■ EXERCISE BRIEF: In the entries below, find every line holding the string "placement" and collect it.

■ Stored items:
══════

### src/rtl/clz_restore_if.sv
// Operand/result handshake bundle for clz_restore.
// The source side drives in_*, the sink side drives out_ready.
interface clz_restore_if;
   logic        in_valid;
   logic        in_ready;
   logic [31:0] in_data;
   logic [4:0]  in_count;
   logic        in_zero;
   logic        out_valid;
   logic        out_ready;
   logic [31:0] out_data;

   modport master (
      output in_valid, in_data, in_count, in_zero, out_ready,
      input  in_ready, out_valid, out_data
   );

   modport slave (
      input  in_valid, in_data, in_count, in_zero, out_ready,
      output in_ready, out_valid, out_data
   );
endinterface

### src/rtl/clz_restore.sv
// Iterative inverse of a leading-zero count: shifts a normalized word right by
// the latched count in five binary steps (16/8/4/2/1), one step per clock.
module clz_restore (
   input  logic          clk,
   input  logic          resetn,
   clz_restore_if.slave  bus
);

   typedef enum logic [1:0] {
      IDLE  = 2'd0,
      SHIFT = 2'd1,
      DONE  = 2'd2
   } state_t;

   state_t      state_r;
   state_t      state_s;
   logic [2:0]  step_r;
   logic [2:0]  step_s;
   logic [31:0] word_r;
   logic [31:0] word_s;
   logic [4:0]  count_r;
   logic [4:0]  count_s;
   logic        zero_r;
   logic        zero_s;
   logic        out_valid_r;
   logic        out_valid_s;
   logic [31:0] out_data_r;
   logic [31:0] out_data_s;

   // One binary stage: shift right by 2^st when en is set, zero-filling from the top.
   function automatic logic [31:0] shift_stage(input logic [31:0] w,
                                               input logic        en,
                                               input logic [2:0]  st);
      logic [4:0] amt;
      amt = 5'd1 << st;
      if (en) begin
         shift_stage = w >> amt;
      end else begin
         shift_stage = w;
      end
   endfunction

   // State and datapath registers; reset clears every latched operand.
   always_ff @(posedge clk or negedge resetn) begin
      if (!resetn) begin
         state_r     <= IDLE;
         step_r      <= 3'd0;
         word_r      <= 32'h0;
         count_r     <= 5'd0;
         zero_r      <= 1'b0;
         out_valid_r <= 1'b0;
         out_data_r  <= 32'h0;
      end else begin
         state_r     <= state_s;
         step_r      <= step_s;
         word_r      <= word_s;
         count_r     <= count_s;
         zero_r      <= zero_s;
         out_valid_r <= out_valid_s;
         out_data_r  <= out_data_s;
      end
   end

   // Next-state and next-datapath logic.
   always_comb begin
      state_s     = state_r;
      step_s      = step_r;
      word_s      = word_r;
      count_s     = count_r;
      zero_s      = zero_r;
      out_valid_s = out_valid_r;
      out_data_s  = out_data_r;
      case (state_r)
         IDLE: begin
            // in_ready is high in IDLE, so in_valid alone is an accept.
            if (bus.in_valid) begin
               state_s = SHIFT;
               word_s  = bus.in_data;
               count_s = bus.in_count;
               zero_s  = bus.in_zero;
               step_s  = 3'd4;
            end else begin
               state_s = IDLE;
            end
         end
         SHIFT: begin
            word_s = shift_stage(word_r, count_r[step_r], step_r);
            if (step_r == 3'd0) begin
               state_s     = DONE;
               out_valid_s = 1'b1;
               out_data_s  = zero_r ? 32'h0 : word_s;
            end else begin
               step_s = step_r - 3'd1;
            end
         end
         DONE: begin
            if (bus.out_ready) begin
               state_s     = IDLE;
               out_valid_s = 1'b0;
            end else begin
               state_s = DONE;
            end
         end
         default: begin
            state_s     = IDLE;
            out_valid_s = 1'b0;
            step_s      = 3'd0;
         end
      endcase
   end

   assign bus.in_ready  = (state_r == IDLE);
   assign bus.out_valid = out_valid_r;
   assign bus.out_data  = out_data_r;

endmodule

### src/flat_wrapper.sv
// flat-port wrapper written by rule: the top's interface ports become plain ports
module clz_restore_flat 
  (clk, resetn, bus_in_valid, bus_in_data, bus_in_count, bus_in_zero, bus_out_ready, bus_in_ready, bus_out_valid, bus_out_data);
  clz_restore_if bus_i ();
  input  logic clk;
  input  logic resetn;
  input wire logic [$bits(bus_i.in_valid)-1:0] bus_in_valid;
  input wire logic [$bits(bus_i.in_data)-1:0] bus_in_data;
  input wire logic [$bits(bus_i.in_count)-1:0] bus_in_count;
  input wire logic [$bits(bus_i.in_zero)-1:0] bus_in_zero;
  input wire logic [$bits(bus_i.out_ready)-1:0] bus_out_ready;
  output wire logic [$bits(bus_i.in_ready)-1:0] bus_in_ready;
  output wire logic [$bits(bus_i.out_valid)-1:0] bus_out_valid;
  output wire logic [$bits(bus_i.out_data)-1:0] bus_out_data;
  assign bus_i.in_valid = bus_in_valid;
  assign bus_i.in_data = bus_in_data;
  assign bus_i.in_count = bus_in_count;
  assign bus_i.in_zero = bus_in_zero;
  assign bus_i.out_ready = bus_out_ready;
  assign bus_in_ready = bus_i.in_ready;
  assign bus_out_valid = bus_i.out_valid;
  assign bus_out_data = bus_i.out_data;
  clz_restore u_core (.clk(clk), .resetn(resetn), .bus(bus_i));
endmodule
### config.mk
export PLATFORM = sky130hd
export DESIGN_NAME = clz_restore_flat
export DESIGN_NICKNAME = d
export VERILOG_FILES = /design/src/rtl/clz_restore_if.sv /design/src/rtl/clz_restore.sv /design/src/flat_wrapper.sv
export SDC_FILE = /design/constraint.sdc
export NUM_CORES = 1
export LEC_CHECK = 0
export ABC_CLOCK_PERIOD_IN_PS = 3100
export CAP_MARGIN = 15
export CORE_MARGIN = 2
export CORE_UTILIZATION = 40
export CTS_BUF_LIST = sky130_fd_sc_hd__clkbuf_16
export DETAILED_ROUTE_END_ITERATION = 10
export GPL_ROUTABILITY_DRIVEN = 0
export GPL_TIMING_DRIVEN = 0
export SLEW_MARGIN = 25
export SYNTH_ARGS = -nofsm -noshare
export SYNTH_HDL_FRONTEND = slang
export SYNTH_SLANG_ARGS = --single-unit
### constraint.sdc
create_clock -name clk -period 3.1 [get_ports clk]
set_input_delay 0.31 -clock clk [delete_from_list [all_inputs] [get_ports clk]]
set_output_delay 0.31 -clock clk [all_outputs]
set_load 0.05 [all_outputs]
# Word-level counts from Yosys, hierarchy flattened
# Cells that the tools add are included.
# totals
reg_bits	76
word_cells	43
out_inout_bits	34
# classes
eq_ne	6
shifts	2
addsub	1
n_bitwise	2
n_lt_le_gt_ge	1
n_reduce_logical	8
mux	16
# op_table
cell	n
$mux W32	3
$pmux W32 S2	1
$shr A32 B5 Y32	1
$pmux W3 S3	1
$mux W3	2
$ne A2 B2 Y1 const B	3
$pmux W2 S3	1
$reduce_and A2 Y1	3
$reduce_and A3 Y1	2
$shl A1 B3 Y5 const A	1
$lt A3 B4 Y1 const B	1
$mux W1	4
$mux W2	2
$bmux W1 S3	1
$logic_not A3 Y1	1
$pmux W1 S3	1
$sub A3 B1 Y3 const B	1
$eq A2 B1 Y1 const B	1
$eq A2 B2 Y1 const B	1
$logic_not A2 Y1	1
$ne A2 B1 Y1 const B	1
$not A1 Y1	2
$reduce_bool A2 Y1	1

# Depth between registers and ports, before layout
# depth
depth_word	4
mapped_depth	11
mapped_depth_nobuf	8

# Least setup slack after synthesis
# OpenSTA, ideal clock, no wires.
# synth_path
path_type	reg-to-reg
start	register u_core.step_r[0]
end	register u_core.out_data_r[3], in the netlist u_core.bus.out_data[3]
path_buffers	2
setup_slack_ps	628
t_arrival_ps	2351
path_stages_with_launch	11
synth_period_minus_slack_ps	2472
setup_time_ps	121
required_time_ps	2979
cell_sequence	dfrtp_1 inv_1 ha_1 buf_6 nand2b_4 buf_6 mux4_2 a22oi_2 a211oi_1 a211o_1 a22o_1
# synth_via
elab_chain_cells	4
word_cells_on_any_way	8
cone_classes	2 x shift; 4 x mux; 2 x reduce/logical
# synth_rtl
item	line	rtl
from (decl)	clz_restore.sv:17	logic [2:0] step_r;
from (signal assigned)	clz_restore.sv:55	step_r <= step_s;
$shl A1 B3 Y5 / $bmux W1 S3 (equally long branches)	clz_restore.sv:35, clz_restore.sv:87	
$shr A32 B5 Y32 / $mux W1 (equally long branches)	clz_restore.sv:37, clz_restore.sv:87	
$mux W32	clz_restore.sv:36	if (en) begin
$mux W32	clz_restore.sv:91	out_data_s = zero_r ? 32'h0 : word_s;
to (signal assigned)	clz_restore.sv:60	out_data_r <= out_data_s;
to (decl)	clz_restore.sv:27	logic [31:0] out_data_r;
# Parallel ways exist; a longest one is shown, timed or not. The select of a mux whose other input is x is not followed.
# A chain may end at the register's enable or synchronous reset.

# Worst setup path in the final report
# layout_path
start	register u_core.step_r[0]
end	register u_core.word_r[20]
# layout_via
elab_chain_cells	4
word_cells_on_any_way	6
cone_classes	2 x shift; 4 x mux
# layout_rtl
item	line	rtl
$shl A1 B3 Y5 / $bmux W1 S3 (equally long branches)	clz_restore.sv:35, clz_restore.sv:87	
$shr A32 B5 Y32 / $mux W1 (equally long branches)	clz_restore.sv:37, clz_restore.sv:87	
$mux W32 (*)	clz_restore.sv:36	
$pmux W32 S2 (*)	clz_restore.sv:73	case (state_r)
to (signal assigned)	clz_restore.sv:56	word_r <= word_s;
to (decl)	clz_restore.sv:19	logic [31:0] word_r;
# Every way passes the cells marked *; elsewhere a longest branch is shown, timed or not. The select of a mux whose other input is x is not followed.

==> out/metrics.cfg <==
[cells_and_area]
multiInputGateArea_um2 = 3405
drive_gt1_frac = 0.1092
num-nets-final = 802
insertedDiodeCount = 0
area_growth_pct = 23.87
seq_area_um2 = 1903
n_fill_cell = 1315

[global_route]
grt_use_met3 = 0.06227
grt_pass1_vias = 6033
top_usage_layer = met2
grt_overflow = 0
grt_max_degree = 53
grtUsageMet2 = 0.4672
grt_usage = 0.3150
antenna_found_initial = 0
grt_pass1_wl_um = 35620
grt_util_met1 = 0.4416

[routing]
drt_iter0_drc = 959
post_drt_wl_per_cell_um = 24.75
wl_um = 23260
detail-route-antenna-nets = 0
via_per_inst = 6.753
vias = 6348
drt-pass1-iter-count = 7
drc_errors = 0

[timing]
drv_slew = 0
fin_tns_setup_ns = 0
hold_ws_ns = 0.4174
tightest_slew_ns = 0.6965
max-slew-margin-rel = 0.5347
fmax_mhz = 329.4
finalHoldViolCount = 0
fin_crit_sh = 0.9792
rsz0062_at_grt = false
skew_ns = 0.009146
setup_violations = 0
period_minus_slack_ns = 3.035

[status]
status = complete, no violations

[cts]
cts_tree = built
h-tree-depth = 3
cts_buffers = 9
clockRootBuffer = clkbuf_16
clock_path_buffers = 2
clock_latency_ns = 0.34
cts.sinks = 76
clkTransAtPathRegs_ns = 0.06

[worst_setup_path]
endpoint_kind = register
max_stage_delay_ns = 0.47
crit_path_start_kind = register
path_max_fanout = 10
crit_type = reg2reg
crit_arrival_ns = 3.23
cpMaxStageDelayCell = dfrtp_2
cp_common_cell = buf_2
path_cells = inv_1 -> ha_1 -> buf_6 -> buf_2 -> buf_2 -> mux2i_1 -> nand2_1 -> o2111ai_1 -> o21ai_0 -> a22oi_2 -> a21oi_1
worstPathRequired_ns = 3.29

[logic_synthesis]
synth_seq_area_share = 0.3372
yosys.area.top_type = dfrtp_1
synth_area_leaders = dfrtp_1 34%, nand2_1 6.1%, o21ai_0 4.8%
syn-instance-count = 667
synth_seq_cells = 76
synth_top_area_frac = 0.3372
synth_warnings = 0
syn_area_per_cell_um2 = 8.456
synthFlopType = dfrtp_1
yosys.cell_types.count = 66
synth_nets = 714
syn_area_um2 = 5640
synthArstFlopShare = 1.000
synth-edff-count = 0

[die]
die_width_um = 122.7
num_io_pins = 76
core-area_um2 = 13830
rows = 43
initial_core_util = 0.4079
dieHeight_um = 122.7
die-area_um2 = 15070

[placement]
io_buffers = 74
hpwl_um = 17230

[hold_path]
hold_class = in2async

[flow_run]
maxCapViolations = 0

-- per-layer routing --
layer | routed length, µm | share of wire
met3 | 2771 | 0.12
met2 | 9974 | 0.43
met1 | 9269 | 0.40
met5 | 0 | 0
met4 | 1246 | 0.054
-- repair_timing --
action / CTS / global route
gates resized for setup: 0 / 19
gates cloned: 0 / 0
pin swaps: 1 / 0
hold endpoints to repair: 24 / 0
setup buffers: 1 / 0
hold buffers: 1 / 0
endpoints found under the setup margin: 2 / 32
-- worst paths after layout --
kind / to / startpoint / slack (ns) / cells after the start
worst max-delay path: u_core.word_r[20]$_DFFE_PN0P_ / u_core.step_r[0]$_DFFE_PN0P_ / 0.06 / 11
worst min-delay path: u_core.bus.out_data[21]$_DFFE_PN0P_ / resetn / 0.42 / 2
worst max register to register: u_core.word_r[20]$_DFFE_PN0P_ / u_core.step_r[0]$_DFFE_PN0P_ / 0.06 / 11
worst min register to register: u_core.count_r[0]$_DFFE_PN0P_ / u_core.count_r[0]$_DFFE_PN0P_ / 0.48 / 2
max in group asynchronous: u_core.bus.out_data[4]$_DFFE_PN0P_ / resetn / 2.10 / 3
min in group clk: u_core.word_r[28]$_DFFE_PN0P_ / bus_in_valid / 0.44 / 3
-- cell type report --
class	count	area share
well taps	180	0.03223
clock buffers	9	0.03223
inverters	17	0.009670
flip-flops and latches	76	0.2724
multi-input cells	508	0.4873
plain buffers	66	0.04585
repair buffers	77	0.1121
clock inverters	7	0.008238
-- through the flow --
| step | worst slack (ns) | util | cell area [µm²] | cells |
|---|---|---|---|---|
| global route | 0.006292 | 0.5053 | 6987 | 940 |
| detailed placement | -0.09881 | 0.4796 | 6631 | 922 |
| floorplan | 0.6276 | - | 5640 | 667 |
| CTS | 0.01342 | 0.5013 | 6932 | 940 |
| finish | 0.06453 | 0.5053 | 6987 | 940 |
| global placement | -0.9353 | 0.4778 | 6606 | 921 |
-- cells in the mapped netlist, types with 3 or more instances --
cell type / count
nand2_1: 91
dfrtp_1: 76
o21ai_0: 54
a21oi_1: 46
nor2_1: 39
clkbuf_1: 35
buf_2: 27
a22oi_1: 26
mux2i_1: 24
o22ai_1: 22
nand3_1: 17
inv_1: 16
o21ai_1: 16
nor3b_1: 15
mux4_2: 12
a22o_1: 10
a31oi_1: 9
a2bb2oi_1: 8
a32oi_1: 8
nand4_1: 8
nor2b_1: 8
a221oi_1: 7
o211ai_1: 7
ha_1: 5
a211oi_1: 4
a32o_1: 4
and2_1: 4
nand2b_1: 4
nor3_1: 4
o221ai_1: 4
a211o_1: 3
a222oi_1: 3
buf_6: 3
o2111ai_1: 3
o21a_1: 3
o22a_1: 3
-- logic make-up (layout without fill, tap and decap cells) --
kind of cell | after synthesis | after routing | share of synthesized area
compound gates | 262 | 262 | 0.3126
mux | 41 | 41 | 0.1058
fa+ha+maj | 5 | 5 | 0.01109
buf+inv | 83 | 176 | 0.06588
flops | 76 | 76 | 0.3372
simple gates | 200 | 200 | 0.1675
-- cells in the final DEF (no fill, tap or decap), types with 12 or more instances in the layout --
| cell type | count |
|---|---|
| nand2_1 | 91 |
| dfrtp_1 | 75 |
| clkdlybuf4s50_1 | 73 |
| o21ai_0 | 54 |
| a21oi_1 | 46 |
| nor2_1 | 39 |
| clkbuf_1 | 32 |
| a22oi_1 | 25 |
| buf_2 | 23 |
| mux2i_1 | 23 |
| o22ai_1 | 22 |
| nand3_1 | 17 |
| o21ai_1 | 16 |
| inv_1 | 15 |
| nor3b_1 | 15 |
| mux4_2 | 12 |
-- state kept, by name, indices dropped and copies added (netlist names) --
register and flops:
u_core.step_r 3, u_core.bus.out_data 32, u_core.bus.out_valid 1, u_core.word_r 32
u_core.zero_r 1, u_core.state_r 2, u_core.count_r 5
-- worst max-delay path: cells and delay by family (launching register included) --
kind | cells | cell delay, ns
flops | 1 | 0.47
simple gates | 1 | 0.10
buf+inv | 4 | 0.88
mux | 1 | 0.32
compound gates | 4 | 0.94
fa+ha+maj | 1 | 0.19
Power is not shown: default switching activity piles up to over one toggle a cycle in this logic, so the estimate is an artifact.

══════

■ RESULT:
[placement]
| detailed placement | -0.09881 | 0.4796 | 6631 | 922 |
| global placement | -0.9353 | 0.4778 | 6606 | 921 |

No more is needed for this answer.